BEGIN Exercise data
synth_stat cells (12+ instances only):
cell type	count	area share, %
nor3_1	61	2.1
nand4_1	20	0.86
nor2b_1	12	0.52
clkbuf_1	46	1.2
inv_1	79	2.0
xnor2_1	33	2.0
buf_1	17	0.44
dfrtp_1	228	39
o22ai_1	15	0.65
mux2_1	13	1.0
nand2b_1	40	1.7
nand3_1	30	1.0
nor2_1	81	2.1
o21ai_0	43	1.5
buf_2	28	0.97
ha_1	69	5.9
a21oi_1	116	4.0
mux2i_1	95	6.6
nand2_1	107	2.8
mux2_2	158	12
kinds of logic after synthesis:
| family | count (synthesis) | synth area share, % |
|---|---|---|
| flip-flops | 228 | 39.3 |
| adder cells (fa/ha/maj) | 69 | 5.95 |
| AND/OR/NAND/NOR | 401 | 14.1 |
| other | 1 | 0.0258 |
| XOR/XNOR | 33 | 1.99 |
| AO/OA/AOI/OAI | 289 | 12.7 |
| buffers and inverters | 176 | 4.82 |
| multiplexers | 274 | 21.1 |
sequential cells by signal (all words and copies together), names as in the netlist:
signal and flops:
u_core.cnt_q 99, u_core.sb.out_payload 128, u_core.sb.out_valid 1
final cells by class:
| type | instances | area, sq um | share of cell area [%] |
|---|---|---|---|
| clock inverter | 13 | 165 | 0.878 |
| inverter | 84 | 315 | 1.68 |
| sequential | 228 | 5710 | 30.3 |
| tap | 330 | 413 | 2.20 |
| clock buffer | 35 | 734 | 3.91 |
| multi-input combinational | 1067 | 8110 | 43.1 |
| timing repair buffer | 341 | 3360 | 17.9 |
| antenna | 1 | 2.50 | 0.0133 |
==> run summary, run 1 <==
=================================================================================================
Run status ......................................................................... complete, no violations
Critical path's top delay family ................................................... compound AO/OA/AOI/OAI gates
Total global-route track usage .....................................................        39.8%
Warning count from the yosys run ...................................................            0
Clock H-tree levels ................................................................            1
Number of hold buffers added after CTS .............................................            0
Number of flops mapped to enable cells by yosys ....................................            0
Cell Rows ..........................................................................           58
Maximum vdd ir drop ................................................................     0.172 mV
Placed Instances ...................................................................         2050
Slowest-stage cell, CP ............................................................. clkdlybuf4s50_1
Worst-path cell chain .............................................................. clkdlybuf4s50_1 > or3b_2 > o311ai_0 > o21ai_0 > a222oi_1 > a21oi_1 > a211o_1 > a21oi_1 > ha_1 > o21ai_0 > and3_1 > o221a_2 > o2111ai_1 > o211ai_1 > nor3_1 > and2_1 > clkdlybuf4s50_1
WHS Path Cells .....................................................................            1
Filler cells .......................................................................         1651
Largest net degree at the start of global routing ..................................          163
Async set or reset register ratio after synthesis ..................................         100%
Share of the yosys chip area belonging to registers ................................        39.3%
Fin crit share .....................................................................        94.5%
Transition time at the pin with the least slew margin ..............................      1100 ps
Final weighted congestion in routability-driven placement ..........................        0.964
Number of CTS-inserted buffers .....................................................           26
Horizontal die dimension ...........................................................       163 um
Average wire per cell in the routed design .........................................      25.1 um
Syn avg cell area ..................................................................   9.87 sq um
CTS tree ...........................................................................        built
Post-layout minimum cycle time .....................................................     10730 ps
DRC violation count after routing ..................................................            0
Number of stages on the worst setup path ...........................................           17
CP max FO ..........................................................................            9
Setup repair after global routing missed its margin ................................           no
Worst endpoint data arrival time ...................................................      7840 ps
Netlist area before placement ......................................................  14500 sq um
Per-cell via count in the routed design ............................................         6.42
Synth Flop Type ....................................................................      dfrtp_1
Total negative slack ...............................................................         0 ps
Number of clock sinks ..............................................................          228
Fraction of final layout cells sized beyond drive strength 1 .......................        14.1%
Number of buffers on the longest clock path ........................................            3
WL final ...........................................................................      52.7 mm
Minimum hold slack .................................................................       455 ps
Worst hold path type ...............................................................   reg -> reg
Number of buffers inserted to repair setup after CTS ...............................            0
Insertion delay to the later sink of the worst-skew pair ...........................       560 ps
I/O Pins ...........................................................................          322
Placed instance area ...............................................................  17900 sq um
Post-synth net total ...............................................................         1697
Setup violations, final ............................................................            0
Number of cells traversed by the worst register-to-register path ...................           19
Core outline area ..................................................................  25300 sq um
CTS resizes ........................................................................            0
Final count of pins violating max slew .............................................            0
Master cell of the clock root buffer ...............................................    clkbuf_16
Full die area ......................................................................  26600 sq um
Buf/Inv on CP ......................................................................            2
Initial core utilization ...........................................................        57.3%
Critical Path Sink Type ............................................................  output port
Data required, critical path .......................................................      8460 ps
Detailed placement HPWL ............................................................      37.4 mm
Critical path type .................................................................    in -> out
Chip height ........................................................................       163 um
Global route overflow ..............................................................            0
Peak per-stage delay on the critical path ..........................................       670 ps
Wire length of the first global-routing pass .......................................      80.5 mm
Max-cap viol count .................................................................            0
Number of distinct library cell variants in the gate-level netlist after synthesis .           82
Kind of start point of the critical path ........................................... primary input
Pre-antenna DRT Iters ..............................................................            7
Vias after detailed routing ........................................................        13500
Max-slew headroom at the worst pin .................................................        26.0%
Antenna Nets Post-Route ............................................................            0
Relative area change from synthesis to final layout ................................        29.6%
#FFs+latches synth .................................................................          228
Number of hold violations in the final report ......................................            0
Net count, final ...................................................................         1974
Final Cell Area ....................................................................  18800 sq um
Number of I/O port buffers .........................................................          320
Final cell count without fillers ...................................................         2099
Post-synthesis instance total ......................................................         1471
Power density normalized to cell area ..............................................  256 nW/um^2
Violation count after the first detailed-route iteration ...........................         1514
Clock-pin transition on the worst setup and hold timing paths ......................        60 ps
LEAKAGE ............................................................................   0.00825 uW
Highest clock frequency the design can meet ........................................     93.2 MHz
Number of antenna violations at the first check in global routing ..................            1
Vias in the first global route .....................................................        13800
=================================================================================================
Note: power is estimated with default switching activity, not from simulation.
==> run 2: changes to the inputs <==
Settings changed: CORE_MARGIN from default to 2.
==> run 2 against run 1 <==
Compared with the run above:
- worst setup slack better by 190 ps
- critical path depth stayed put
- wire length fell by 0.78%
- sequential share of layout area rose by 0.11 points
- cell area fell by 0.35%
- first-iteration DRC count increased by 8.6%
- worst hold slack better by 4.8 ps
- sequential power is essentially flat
END Exercise data
Within the listing above, filter for lines holding the string "family" and copy each one.

[Exercise answer]
| family | count (synthesis) | synth area share, % |
Critical path's top delay family ................................................... compound AO/OA/AOI/OAI gates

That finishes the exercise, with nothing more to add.